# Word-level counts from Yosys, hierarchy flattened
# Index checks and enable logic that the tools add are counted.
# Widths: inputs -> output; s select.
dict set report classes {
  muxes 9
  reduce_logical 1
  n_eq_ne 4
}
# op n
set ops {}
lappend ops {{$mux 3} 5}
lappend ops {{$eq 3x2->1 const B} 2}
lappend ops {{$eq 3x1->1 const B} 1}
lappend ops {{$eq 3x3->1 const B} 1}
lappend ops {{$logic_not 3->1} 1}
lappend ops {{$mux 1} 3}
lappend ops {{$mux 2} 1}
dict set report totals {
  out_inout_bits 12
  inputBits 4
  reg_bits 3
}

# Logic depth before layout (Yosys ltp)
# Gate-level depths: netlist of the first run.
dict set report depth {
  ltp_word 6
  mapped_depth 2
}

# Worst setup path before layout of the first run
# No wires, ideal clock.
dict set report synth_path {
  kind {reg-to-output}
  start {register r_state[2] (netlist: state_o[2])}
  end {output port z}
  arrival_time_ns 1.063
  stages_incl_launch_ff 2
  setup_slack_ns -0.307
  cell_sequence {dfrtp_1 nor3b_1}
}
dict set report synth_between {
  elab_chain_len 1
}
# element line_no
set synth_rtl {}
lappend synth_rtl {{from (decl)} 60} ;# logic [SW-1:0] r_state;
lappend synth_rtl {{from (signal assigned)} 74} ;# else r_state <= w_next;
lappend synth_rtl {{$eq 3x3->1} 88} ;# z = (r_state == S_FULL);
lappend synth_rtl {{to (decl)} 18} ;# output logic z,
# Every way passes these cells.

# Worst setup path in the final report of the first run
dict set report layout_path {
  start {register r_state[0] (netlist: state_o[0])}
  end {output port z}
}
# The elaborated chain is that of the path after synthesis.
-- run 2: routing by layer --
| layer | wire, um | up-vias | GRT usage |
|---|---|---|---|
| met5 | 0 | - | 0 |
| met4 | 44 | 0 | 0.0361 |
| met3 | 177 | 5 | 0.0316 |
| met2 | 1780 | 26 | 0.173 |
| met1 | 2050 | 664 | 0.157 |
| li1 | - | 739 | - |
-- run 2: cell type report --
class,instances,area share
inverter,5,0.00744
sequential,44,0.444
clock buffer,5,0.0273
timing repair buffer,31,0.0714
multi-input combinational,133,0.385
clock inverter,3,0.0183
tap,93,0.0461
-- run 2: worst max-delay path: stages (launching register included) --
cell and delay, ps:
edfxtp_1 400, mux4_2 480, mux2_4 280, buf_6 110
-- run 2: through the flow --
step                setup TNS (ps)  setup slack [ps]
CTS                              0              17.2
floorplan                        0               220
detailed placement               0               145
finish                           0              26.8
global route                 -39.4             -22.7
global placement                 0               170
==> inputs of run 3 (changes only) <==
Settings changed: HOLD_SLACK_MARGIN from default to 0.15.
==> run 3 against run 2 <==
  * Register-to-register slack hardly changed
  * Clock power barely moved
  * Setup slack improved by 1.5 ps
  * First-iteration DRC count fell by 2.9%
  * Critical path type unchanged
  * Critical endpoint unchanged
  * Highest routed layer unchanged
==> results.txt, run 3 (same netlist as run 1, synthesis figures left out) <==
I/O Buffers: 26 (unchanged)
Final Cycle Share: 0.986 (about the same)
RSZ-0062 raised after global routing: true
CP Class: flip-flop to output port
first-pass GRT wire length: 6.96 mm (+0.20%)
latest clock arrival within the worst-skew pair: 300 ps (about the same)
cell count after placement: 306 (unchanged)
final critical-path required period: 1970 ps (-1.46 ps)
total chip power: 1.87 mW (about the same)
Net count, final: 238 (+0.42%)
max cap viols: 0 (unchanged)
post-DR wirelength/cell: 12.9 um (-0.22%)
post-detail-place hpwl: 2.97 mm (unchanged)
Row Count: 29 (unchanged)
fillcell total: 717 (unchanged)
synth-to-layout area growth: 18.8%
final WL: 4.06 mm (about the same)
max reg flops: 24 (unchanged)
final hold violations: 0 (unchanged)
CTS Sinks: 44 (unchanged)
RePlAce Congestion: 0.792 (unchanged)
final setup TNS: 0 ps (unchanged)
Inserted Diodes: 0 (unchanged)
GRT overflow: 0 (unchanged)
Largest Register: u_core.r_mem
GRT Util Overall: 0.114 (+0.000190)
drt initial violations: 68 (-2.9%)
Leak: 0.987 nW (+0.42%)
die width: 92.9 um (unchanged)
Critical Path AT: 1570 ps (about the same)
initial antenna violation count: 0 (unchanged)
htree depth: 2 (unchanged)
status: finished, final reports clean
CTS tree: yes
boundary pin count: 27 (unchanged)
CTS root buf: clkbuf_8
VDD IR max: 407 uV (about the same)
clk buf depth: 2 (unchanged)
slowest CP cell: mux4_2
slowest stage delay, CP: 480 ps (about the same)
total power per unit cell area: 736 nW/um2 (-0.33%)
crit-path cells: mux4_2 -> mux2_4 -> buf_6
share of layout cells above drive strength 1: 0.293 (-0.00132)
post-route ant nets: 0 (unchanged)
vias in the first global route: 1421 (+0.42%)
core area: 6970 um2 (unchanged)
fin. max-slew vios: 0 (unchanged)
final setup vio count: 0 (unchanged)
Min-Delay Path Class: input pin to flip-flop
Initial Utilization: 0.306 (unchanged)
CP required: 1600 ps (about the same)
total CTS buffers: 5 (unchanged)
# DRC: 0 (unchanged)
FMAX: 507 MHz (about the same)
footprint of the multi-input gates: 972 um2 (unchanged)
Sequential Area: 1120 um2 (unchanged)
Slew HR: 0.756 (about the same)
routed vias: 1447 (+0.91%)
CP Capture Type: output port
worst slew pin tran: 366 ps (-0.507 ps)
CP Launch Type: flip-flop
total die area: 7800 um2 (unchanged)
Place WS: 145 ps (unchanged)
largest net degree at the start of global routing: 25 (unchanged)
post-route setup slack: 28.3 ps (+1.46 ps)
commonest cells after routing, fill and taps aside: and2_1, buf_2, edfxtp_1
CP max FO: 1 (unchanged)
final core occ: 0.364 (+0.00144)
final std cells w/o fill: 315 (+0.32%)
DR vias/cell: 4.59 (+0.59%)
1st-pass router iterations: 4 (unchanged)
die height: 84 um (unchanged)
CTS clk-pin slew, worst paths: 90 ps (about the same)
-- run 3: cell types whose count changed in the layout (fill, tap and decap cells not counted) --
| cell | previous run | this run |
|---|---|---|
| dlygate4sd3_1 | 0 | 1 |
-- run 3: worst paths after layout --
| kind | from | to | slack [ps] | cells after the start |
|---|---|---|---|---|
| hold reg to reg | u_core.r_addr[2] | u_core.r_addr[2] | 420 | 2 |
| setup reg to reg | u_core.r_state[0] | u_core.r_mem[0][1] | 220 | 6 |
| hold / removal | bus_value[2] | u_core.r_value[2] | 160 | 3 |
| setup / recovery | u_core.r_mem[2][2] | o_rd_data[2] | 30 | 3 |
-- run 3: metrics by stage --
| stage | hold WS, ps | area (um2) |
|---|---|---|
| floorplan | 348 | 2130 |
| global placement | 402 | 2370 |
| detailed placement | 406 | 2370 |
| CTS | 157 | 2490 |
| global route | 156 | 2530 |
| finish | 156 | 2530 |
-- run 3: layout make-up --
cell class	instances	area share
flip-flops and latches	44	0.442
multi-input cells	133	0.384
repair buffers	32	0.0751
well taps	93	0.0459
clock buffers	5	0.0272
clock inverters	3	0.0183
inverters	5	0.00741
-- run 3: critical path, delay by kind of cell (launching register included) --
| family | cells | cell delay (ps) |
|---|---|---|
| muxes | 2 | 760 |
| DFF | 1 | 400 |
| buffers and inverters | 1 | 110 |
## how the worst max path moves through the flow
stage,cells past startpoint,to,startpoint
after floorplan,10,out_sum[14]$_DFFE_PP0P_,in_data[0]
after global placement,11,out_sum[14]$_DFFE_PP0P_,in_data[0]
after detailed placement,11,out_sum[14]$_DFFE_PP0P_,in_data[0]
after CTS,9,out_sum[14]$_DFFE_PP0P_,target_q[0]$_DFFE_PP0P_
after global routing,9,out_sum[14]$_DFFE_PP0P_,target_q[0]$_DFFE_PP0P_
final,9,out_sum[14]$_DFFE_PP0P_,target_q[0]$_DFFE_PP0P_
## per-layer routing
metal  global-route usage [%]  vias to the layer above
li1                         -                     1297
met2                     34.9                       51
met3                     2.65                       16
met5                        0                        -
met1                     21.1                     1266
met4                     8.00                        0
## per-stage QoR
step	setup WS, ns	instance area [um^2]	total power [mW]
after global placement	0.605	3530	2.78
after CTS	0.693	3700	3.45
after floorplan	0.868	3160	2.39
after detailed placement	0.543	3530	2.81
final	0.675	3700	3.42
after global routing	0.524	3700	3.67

◆ ◆ ◆ ◆ ◆

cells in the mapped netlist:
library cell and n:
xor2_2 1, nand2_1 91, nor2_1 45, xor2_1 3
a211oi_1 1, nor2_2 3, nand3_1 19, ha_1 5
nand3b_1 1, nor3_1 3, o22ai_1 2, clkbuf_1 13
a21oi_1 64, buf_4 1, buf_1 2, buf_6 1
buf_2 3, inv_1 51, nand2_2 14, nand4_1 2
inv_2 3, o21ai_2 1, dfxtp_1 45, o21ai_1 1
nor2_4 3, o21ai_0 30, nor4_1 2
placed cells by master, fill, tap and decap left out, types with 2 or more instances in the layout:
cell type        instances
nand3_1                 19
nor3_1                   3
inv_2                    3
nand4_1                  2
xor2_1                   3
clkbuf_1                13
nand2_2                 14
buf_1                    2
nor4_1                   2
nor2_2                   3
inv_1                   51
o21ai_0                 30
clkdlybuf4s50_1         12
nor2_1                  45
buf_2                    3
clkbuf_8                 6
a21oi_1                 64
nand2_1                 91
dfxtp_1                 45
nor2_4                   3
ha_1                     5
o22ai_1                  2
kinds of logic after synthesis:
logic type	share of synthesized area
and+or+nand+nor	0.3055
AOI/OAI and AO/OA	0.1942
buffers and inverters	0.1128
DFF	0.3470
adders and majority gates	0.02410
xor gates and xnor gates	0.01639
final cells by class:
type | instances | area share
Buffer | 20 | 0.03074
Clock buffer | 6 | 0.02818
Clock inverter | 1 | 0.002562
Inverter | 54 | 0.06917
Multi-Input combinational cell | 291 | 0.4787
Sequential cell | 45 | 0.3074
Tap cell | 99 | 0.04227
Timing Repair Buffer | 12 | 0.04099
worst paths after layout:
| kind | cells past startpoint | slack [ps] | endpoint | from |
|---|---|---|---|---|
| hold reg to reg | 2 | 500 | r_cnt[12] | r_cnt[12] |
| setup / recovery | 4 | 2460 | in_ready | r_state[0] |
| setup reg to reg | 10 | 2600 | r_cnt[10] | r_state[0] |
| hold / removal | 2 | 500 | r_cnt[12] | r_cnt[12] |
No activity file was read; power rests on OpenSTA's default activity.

◆ ◆ ◆ ◆ ◆

Only one stretch of the records above is wanted: the lines between the one holding "# Word-level counts" and the one holding "sequential,44,0.444", inclusive, reproduced exactly.

# Word-level counts from Yosys, hierarchy flattened
# Index checks and enable logic that the tools add are counted.
# Widths: inputs -> output; s select.
dict set report classes {
  muxes 9
  reduce_logical 1
  n_eq_ne 4
}
# op n
set ops {}
lappend ops {{$mux 3} 5}
lappend ops {{$eq 3x2->1 const B} 2}
lappend ops {{$eq 3x1->1 const B} 1}
lappend ops {{$eq 3x3->1 const B} 1}
lappend ops {{$logic_not 3->1} 1}
lappend ops {{$mux 1} 3}
lappend ops {{$mux 2} 1}
dict set report totals {
  out_inout_bits 12
  inputBits 4
  reg_bits 3
}

# Logic depth before layout (Yosys ltp)
# Gate-level depths: netlist of the first run.
dict set report depth {
  ltp_word 6
  mapped_depth 2
}

# Worst setup path before layout of the first run
# No wires, ideal clock.
dict set report synth_path {
  kind {reg-to-output}
  start {register r_state[2] (netlist: state_o[2])}
  end {output port z}
  arrival_time_ns 1.063
  stages_incl_launch_ff 2
  setup_slack_ns -0.307
  cell_sequence {dfrtp_1 nor3b_1}
}
dict set report synth_between {
  elab_chain_len 1
}
# element line_no
set synth_rtl {}
lappend synth_rtl {{from (decl)} 60} ;# logic [SW-1:0] r_state;
lappend synth_rtl {{from (signal assigned)} 74} ;# else r_state <= w_next;
lappend synth_rtl {{$eq 3x3->1} 88} ;# z = (r_state == S_FULL);
lappend synth_rtl {{to (decl)} 18} ;# output logic z,
# Every way passes these cells.

# Worst setup path in the final report of the first run
dict set report layout_path {
  start {register r_state[0] (netlist: state_o[0])}
  end {output port z}
}
# The elaborated chain is that of the path after synthesis.
-- run 2: routing by layer --
| layer | wire, um | up-vias | GRT usage |
|---|---|---|---|
| met5 | 0 | - | 0 |
| met4 | 44 | 0 | 0.0361 |
| met3 | 177 | 5 | 0.0316 |
| met2 | 1780 | 26 | 0.173 |
| met1 | 2050 | 664 | 0.157 |
| li1 | - | 739 | - |
-- run 2: cell type report --
class,instances,area share
inverter,5,0.00744
sequential,44,0.444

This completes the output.